CAPITULO I
Había una vez, un matrimonio sumamente pobre. No tenían pan que poner en la mesa ni mesa para poner el pan. No tenían casa alguna donde colocar aquélla, ni pedazo de tierra en el que pudieran construir una casa. Si hubiesen poseído un pedazo de tierra, habrían podido hallar algo con que edificar la casa. Si hubiesen poseído esta casa, habrían podido tener en ella la mesa, y si hubiesen tenido la mesa, de vez en cuando, sin duda, habrían podido hallar un poco de pan que guardar en ella.
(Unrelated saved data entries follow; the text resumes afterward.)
<file path="config.mk">
export PLATFORM = sky130hd
export DESIGN_NAME = esh_host_port
export DESIGN_NICKNAME = d
export VERILOG_FILES = /design/src/design/esh_pkg.sv /design/src/design/esh_sync.sv /design/src/design/esh_host_port.sv
export SDC_FILE = /design/constraint.sdc
export NUM_CORES = 1
export LEC_CHECK = 0
export ABC_AREA = 0
export BUFFER_PORTS_ARGS = -buffer_cell sky130_fd_sc_hd__clkbuf_2
export CAP_MARGIN = 20
export CORE_ASPECT_RATIO = 0.8
export CORE_UTILIZATION = 43
export CTS_CLUSTER_DIAMETER = 150
export DETAILED_ROUTE_END_ITERATION = 12
export GPL_ROUTABILITY_DRIVEN = 0
export HOLD_SLACK_MARGIN = 0.15
export PLACE_DENSITY_LB_ADDON = 0.15
export RECOVER_POWER = 25
export SLEW_MARGIN = 10
export SYNTH_ARGS = -nofsm -noshare
export SYNTH_HDL_FRONTEND = slang
export SYNTH_SLANG_ARGS = --single-unit
</file>
<file path="constraint.sdc">
create_clock -name clk_sys -period 5.15 [get_ports clk_sys]
set_clock_uncertainty 0.2 [all_clocks]
set_input_delay 0.515 -clock clk_sys [delete_from_list [all_inputs] [get_ports clk_sys]]
set_output_delay 0.515 -clock clk_sys [all_outputs]
set_load 0.03 [all_outputs]
</file>
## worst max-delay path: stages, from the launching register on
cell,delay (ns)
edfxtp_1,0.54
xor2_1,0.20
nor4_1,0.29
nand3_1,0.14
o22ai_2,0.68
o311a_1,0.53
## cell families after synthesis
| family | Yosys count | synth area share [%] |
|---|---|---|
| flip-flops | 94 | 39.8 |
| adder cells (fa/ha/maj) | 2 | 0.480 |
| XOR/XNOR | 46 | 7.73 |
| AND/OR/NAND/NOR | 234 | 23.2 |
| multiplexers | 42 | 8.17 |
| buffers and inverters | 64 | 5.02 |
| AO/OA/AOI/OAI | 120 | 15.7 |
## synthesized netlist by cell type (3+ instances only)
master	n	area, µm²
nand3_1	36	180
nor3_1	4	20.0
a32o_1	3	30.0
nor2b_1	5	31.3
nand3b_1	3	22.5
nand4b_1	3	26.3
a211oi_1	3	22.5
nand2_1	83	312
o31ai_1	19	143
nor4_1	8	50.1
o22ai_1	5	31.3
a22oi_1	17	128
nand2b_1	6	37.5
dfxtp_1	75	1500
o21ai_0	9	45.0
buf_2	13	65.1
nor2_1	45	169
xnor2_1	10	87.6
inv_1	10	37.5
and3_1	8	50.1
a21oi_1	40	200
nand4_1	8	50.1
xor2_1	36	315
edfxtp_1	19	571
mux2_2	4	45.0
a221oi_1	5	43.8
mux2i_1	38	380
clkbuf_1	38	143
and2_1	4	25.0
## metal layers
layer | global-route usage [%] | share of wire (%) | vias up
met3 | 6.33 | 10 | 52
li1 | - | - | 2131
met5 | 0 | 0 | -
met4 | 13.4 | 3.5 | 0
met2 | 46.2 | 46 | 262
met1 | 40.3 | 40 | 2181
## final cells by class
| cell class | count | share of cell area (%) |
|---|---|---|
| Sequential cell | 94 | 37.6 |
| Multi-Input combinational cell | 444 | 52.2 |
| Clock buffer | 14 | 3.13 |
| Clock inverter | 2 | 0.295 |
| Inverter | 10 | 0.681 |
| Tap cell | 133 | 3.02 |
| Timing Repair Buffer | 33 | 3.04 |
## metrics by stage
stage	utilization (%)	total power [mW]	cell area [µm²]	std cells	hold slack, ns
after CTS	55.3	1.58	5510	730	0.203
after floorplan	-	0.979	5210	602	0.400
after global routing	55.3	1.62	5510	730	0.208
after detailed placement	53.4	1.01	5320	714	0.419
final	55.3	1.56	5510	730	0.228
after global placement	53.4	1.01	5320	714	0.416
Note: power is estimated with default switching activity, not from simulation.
### src/reset_cause_params.svh
`ifndef RESET_CAUSE_PARAMS_SVH
`define RESET_CAUSE_PARAMS_SVH

// register addresses on the device address bus
`define RCF_ADDR        16'h1800
`define DFR_ADDR        16'h1801

// reset_cause_flags bit positions
`define RCF_POR_BIT     7
`define RCF_PIN_BIT     6
`define RCF_WDOG_BIT    5
`define RCF_OPC_BIT     4
`define RCF_ADR_BIT     3
`define RCF_LVD_BIT     1
`define RCF_IMPL_MASK   8'hFA
`define RCF_POR_VALUE   8'h82
`define RCF_LVD_VALUE   8'h02

// debug_forced_reset_ctrl bit position and read value
`define DFR_FORCE_BIT   0
`define DFR_READ_VALUE  8'h00

// cycles the system reset output is held
`define HOLD_CYCLES     6'h20
`define HOLD_ONE        6'h01

// synchroniser reset pattern {mode pin, reset pin_n, lvd trip, por}
`define SYNC_RESET      4'hC

`endif

### src/reset_cause_pkg.sv
package reset_cause_pkg;

  typedef struct packed {
    logic        rd;
    logic        wr;
    logic        from_debug;
    logic [15:0] addr;
    logic [7:0]  wdata;
  } reg_access_t;

  typedef struct packed {
    logic low_voltage_reset_enable;
    logic watchdog_enable_setting;
    logic stop_allow_setting;
    logic background_mode_allow;
    logic watchdog_window_select;
  } sys_settings_t;

  typedef struct packed {
    logic wdog_timeout;
    logic wdog_late_window;
    logic bad_opcode;
    logic stop_exec;
    logic enter_background_instruction_exec;
    logic bad_address;
  } core_events_t;

  typedef enum logic [0:0] {
    ST_RUN,
    ST_HOLD
  } seq_state_t;

endpackage
$ cat src/design/dtc_timer.sv
`timescale 1ns/1ns
// Functional notes
// - in independent mode compare each counter with its match value; equality raises channel interrupt
// - independent mode match values accept 00h through ffh
// - cascaded mode both match bytes form one 16-bit value
// - match values are not touched by reset
// - in dual mode each counter reads as one byte
// - in cascaded mode both counters read as one halfword
// - reset clears both counters to zero
// - event mode counts one per selected external input edge (falling or rising)
// - square-wave mode toggles output pin on each match
// - cascaded wave width resolution is one count clock
// - oscillation mode bit sets prescaler base; cleared doubles all periods
// - four-bit select: pin falling, pin rising, divide 2..512 or 2048
// - output flop set and reset commands act on write, read zero
module dtc_timer (
    // clock and reset
    input  wire logic                        core_clk,
    input  wire logic                        rst_b,
    // register access
    input  wire logic [dtc_pkg::ADDR_W-1:0]  bus_addr,
    input  wire logic                        bus_wr,
    input  wire logic                        bus_rd,
    input  wire logic                        bus_half,
    input  wire logic [dtc_pkg::BUS_W-1:0]   bus_wdata,
    output logic      [dtc_pkg::BUS_W-1:0]   bus_rdata,
    output logic                             bus_rvalid,
    // event pins
    input  wire logic                        event_in_one,
    input  wire logic                        event_in_two,
    // wave pins
    output logic                             wave_out_one,
    output logic                             wave_out_two,
    // interrupt requests
    output logic                             match_irq_one,
    output logic                             match_irq_two
);
    import dtc_pkg::*;

    dtc_tick_if tk ();

    dtc_prescaler u_pre (
        .core_clk (core_clk),
        .rst_b    (rst_b),
        .tk       (tk)
    );

    logic [1:0][CNT_W-1:0] cnt;
    logic [1:0][CNT_W-1:0] next_cnt;
    logic [1:0][CNT_W-1:0] match_val;
    logic [1:0][CNT_W-1:0] next_match_val;
    logic [7:0]            count_clock_select;
    logic [7:0]            next_count_clock_select;
    logic [7:0]            timer_mode_control;
    logic [7:0]            next_timer_mode_control;
    logic [7:0]            wave_output_control;
    logic [7:0]            next_wave_output_control;
    logic                  osc_speed_select;
    logic                  next_osc_speed_select;
    logic [1:0]            flop;
    logic [1:0]            next_flop;
    logic [1:0]            irq_q;
    logic [1:0]            next_irq;
    logic [1:0]            wave_q;
    logic [1:0]            next_wave;
    logic [BUS_W-1:0]      rdata_q;
    logic [BUS_W-1:0]      next_rdata;
    logic                  rvalid_q;
    logic                  next_rvalid;
    logic [1:0]            ch_tick;
    logic [1:0]            pin_raw;
    logic                  cascade;
    logic [1:0]            run;
    logic [1:0]            match_hit;
    logic                  casc_match;
    logic [1:0]            ev;
    logic                  byte_wr;

    assign tk.osc_fast = osc_speed_select;
    assign pin_raw     = {event_in_two, event_in_one};

    // per channel: pin synchroniser, edge detect, count clock select
    genvar gc;
    generate
        for (gc = 0; gc < 2; gc++) begin : g_ch
            logic [CLK_SEL_W-1:0] sel;
            logic [SYNC_N:0]      sync;
            logic [SYNC_N:0]      next_sync;
            logic                 rise;
            logic                 fall;
            always_comb begin
                next_sync = {sync[SYNC_N-1:0], pin_raw[gc]};
                sel       = count_clock_select[gc*CLK_SEL_W +: CLK_SEL_W];
                rise      = sync[SYNC_N-1] & ~sync[SYNC_N];
                fall      = ~sync[SYNC_N-1] & sync[SYNC_N];
                if (sel == SEL_FALL) begin
                    ch_tick[gc] = fall;
                end else if (sel == SEL_RISE) begin
                    ch_tick[gc] = rise;
                end else if (sel >= SEL_DIV_FIRST && sel <= SEL_DIV_LAST) begin
                    ch_tick[gc] = tk.tick[sel - SEL_DIV_FIRST];
                end else if (sel == SEL_DIV_2K) begin
                    ch_tick[gc] = tk.tick[TAP_2K];
                end else begin
                    ch_tick[gc] = 1'b0;
                end
            end
            always_ff @(posedge core_clk) begin
                if (!rst_b) begin
                    sync <= '0;
                end else begin
                    sync <= next_sync;
                end
            end
        end
    endgenerate

    always_comb begin
        next_count_clock_select  = count_clock_select;
        next_timer_mode_control  = timer_mode_control;
        next_wave_output_control = wave_output_control;
        next_osc_speed_select    = osc_speed_select;
        next_match_val           = match_val;
        next_cnt                 = cnt;
        next_flop                = flop;
        next_rdata               = rdata_q;
        byte_wr                  = bus_wr && !bus_half;
        cascade                  = timer_mode_control[MODE_CASCADE];
        run[0]                   = timer_mode_control[MODE_RUN_ONE];
        run[1]                   = cascade ? run[0] : timer_mode_control[MODE_RUN_TWO];
        casc_match               = {cnt[1], cnt[0]} == {match_val[1], match_val[0]};
        match_hit[0]             = cascade ? casc_match : (cnt[0] == match_val[0]);
        match_hit[1]             = !cascade && (cnt[1] == match_val[1]);
        ev                       = ch_tick & match_hit & run;

        if (byte_wr) begin
            case (bus_addr)
                OFS_MATCH_ONE: next_match_val[0] = bus_wdata[CNT_W-1:0];
                OFS_MATCH_TWO: next_match_val[1] = bus_wdata[CNT_W-1:0];
                OFS_CLK_SEL:   next_count_clock_select = bus_wdata[7:0];
                OFS_MODE_CTL:  next_timer_mode_control = bus_wdata[7:0];
                OFS_WAVE_CTL:  next_wave_output_control = bus_wdata[7:0] & WAVE_RD_MASK;
                OFS_OSC_SEL:   next_osc_speed_select = bus_wdata[OSC_FAST_BIT];
                default: begin
                end
            endcase
        end

        if (!run[0]) begin
            next_cnt[0] = COUNT_RST;
        end else if (ch_tick[0]) begin
            next_cnt[0] = match_hit[0] ? COUNT_RST : cnt[0] + 1'b1;
        end
        if (!run[1]) begin
            next_cnt[1] = COUNT_RST;
        end else if (cascade) begin
            if (ch_tick[0] && casc_match) begin
                next_cnt[1] = COUNT_RST;
            end else if (ch_tick[0] && cnt[0] == COUNT_TOP) begin
                next_cnt[1] = cnt[1] + 1'b1;
            end
        end else if (ch_tick[1]) begin
            next_cnt[1] = match_hit[1] ? COUNT_RST : cnt[1] + 1'b1;
        end

        for (int i = 0; i < 2; i++) begin
            if (ev[i] && wave_output_control[i*WAVE_STRIDE + WAVE_INV]) begin
                next_flop[i] = ~flop[i];
            end
            if (byte_wr && bus_addr == OFS_WAVE_CTL) begin
                if (bus_wdata[i*WAVE_STRIDE + WAVE_SET]) begin
                    next_flop[i] = 1'b1;
                end else if (bus_wdata[i*WAVE_STRIDE + WAVE_CLR]) begin
                    next_flop[i] = 1'b0;
                end
            end
            next_wave[i] = next_flop[i] & next_wave_output_control[i*WAVE_STRIDE + WAVE_EN];
        end
        next_irq    = ev;
        next_rvalid = bus_rd;

        if (bus_rd) begin
            next_rdata = '0;
            if (bus_half) begin
                if (bus_addr == OFS_COUNT_ONE) begin
                    next_rdata = {cnt[1], cnt[0]};
                end
            end else begin
                case (bus_addr)
                    OFS_COUNT_ONE: next_rdata = {8'h00, cnt[0]};
                    OFS_COUNT_TWO: next_rdata = {8'h00, cnt[1]};
                    OFS_MATCH_ONE: next_rdata = {8'h00, match_val[0]};
                    OFS_MATCH_TWO: next_rdata = {8'h00, match_val[1]};
                    OFS_CLK_SEL:   next_rdata = {8'h00, count_clock_select};
                    OFS_MODE_CTL:  next_rdata = {8'h00, timer_mode_control};
                    OFS_WAVE_CTL:  next_rdata = {8'h00, wave_output_control};
                    OFS_OSC_SEL:   next_rdata = {15'h0000, osc_speed_select};
                    default:       next_rdata = '0;
                endcase
            end
        end
    end

    always_ff @(posedge core_clk) begin
        if (!rst_b) begin
            cnt                 <= '0;
            count_clock_select  <= CLK_SEL_RST;
            timer_mode_control  <= MODE_RST;
            wave_output_control <= WAVE_RST;
            osc_speed_select    <= OSC_RST;
            flop                <= '0;
            irq_q               <= '0;
            wave_q              <= '0;
            rdata_q             <= '0;
            rvalid_q            <= 1'b0;
        end else begin
            cnt                 <= next_cnt;
            count_clock_select  <= next_count_clock_select;
            timer_mode_control  <= next_timer_mode_control;
            wave_output_control <= next_wave_output_control;
            osc_speed_select    <= next_osc_speed_select;
            flop                <= next_flop;
            irq_q               <= next_irq;
            wave_q              <= next_wave;
            rdata_q             <= next_rdata;
            rvalid_q            <= next_rvalid;
        end
    end

    always_ff @(posedge core_clk) begin
        match_val <= next_match_val;
    end

    assign bus_rdata     = rdata_q;
    assign bus_rvalid    = rvalid_q;
    assign wave_out_one  = wave_q[0];
    assign wave_out_two  = wave_q[1];
    assign match_irq_one = irq_q[0];
    assign match_irq_two = irq_q[1];

    a_match_irq: assert property (@(posedge core_clk) disable iff (!rst_b)
        run[0] && ch_tick[0] && match_hit[0] |=> match_irq_one && cnt[0] == 8'h00)
        else $error("match did not raise channel one request");
    a_irq_needs_match: assert property (@(posedge core_clk) disable iff (!rst_b)
        match_irq_two |-> $past(cnt[1]) == $past(match_val[1]) && !$past(cascade))
        else $error("channel two request without match");
    a_match_byte_wr: assert property (@(posedge core_clk) disable iff (!rst_b)
        bus_wr && !bus_half && bus_addr == 4'h2 |=> match_val[0] == 8'($past(bus_wdata)))
        else $error("match byte write not stored");
    a_match_half_ign: assert property (@(posedge core_clk) disable iff (!rst_b)
        bus_wr && bus_half && !(bus_wr && !bus_half) |=> $stable(match_val))
        else $error("halfword write altered match value");
    a_count_reset: assert property (@(posedge core_clk)
        !rst_b |=> cnt == 16'h0000 && !match_irq_one && !wave_out_one)
        else $error("reset did not clear counters");
    a_byte_read: assert property (@(posedge core_clk) disable iff (!rst_b)
        bus_rd && !bus_half && bus_addr == 4'h1 |=> bus_rvalid && bus_rdata == {8'h00, $past(cnt[1])})
        else $error("byte counter read wrong");
    a_half_read: assert property (@(posedge core_clk) disable iff (!rst_b)
        bus_rd && bus_half && bus_addr == 4'h0 |=> bus_rdata == $past(cnt))
        else $error("halfword count read wrong");
    a_cmd_read_zero: assert property (@(posedge core_clk) disable iff (!rst_b)
        bus_rd && !bus_half && bus_addr == 4'h6 |=> bus_rdata[3:2] == 2'b00 && bus_rdata[7:6] == 2'b00)
        else $error("flop command bits read nonzero");
    a_event_count: assert property (@(posedge core_clk) disable iff (!rst_b)
        run[0] && !cascade && count_clock_select[3:0] == 4'h1 && $rose(g_ch[0].sync[1]) && !match_hit[0]
        |=> ##1 cnt[0] == $past(cnt[0], 2) + 8'h01)
        else $error("event edge not counted");
    a_cascade_carry: assert property (@(posedge core_clk) disable iff (!rst_b)
        run[0] && cascade && ch_tick[0] && cnt[0] == 8'hff && !casc_match
        |=> cnt[1] == $past(cnt[1]) + 8'h01 && cnt[0] == 8'h00)
        else $error("cascade carry lost");
    a_wave_toggle: assert property (@(posedge core_clk) disable iff (!rst_b)
        ev[0] && wave_output_control[1] && wave_output_control[0] && !(bus_wr && bus_addr == 4'h6)
        |=> wave_out_one != $past(flop[0]))
        else $error("wave output did not toggle");
    a_casc_two_quiet: assert property (@(posedge core_clk) disable iff (!rst_b)
        cascade && $past(cascade) |-> !match_irq_two)
        else $error("channel two request in cascade");

    c_casc_match: cover property (@(posedge core_clk) disable iff (!rst_b) cascade && ev[0]);
    c_event_mode: cover property (@(posedge core_clk) disable iff (!rst_b)
        count_clock_select[3:0] == 4'h0 && ch_tick[0] && run[0]);
    c_wave_toggle: cover property (@(posedge core_clk) disable iff (!rst_b) $rose(wave_out_two));
    c_half_read: cover property (@(posedge core_clk) disable iff (!rst_b) bus_rd && bus_half);
endmodule : dtc_timer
Pero como no tenían ni terreno ni casa, ni artesa ni pan, eran, en verdad, de los pobres muy pobres, y lo que más falta les hacía era una casa propia donde pudieran encender algunos troncos secos, y sentarse a charlar junto a la luna.
CAPITULO II
La víspera de Navidad este pobre matrimonio se sentía más pobre y más triste que nunca.
Mientras iban lamentándose por la grande carretera solitaria, rodeados de las negras tinieblas de la noche, se encontraron con un pobre perro que ladraba tímidamente.
Los pobres son bondadosos con los pobres, y se ayudan unos a otros, y aquellos dos pobres tomaron al perro consigo, y no se cuidaron de comer ellos cosa alguna, sino que dieron al animal un poco de comida que les habían proporcionado de limosna.
El perro, después de comer, echó a andar delante de ellos y los guió a través de las negras tinieblas hasta una vieja cabaña abandonada.
Había dos banquetas y un hogar en esta cabaña, según pudieron ver por un rayo de luna, que lució y desapareció al mismo tiempo, y el perro desapareció también con el rayo de luna.
CAPITULO III
Asustados pronto se hallaron sentados en la oscuridad delante del negro hogar, que la falta de fuego hacía todavía más negro.
-¡Ah -dijeron-, si tuviéramos únicamente un par de maderas! ¡Hace mucho frío!, y ¿qué podía haber más agradable que estar sentados calentándonos junto a un poco de fuego y contando cuentos?
Pero no había en el hogar fuego alguno, porque eran muy pobres, verdaderamente pobrísimos.
De pronto aparecieron dos brasas brillantes y ardientes en el fondo de la chimenea; dos hermosos ojos de fuego, amarillos como el oro.
Y el viejo frotó sus manos muy feliz y dijo a su esposa:
-¿No notas qué bien se está y qué calorcito se siente?
-Sí, por cierto -respondió la anciana-, y acercó las manos a la lumbre. -Sóplalas -dijo ella.
-¡No, no! -replicó el marido-. Eso las haría arder de prisa.
Y así empezaron a charlar para matar el tiempo, sin tristeza ya, porque se sentían animados a la vista de las dos pequeñas brasas amarillas.
CAPITULO IX
Los pobres son felices con muy poca cosa, y estos dos se alegraban al ver el hermoso regalo de fogata que se les había hecho, junto a la cual estuvieron sentados toda la noche calentándose, seguros de que el Niño Jesús los quería mucho, porque las dos brasas lucientes brillaron misteriosamente toda la noche, sin extinguirse.
cuando llegó la mañana estos dos pobres, que habían pasado abrigados y contentos toda la noche, vieron en el fondo de la chimenea al pobre perro que los miraba con sus grandes ojos amarillos.
El reflejo de aquellos ojos eran lo que mantuvo a aquellos dos pobres tan abrigados y contentos.
-El tesoro suyo es no perder la esperanza les dijo el perro muy suavemente.